Work required ▸ Find the line in the entries below that contains "layer / global-route". Repeat it exactly, and every line after it through the line that contains "hold buffers: 94 / 0".

Dataset entries ▸
··········

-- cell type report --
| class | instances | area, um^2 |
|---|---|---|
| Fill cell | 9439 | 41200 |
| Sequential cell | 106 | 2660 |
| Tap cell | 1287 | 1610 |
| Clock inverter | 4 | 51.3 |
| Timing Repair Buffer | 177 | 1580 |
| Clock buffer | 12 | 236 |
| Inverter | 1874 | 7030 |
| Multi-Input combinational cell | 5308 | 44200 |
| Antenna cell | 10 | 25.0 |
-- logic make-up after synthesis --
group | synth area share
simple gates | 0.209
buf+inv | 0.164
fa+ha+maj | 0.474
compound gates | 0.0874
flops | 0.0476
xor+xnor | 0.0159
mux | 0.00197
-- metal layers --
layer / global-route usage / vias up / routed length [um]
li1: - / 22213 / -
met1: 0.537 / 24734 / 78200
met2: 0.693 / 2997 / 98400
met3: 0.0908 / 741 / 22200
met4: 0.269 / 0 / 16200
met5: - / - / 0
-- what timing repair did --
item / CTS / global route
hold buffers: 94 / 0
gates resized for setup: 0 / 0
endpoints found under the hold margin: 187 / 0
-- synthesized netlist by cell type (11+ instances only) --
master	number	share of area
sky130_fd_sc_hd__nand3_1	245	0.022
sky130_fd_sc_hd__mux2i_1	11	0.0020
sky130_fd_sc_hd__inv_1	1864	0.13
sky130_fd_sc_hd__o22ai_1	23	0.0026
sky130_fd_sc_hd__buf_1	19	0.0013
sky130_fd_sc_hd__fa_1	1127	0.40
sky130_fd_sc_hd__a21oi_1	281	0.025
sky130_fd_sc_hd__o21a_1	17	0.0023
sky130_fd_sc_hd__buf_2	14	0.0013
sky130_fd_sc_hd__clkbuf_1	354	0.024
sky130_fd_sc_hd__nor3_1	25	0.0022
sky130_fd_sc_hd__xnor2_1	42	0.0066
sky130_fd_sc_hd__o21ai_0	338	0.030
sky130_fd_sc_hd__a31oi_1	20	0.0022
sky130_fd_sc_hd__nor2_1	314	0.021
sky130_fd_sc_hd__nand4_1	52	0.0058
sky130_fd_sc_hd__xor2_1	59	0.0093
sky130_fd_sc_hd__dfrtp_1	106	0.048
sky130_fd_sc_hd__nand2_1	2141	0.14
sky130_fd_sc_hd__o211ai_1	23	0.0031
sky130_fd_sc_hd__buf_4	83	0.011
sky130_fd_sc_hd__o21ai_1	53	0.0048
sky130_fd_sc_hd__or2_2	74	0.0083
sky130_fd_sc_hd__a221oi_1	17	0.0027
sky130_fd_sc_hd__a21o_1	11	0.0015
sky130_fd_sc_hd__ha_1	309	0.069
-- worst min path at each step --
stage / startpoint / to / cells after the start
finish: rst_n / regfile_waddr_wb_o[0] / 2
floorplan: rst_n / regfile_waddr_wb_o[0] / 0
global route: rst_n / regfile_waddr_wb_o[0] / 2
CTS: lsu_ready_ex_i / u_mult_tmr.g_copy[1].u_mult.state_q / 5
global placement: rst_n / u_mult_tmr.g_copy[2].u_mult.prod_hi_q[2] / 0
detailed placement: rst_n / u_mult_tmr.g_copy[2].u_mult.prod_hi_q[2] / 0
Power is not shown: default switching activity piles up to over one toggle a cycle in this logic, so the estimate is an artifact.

··········

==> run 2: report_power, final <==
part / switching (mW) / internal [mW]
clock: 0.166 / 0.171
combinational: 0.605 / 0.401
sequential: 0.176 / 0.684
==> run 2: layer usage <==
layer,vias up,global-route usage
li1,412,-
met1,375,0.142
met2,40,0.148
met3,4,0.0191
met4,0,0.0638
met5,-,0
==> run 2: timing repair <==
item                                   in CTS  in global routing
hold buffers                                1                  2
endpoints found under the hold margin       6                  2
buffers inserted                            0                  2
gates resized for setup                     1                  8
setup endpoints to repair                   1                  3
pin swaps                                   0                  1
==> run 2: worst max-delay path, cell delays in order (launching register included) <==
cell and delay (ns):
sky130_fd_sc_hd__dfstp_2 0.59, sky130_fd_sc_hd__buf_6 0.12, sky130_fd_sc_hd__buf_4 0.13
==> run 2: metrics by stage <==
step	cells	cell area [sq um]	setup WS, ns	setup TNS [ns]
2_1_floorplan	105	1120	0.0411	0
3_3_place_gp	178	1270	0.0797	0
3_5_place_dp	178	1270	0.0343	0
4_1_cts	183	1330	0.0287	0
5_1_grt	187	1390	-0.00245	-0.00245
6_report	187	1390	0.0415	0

··········

Answer to this exercise ▸
layer / global-route usage / vias up / routed length [um]
li1: - / 22213 / -
met1: 0.537 / 24734 / 78200
met2: 0.693 / 2997 / 98400
met3: 0.0908 / 741 / 22200
met4: 0.269 / 0 / 16200
met5: - / - / 0
-- what timing repair did --
item / CTS / global route
hold buffers: 94 / 0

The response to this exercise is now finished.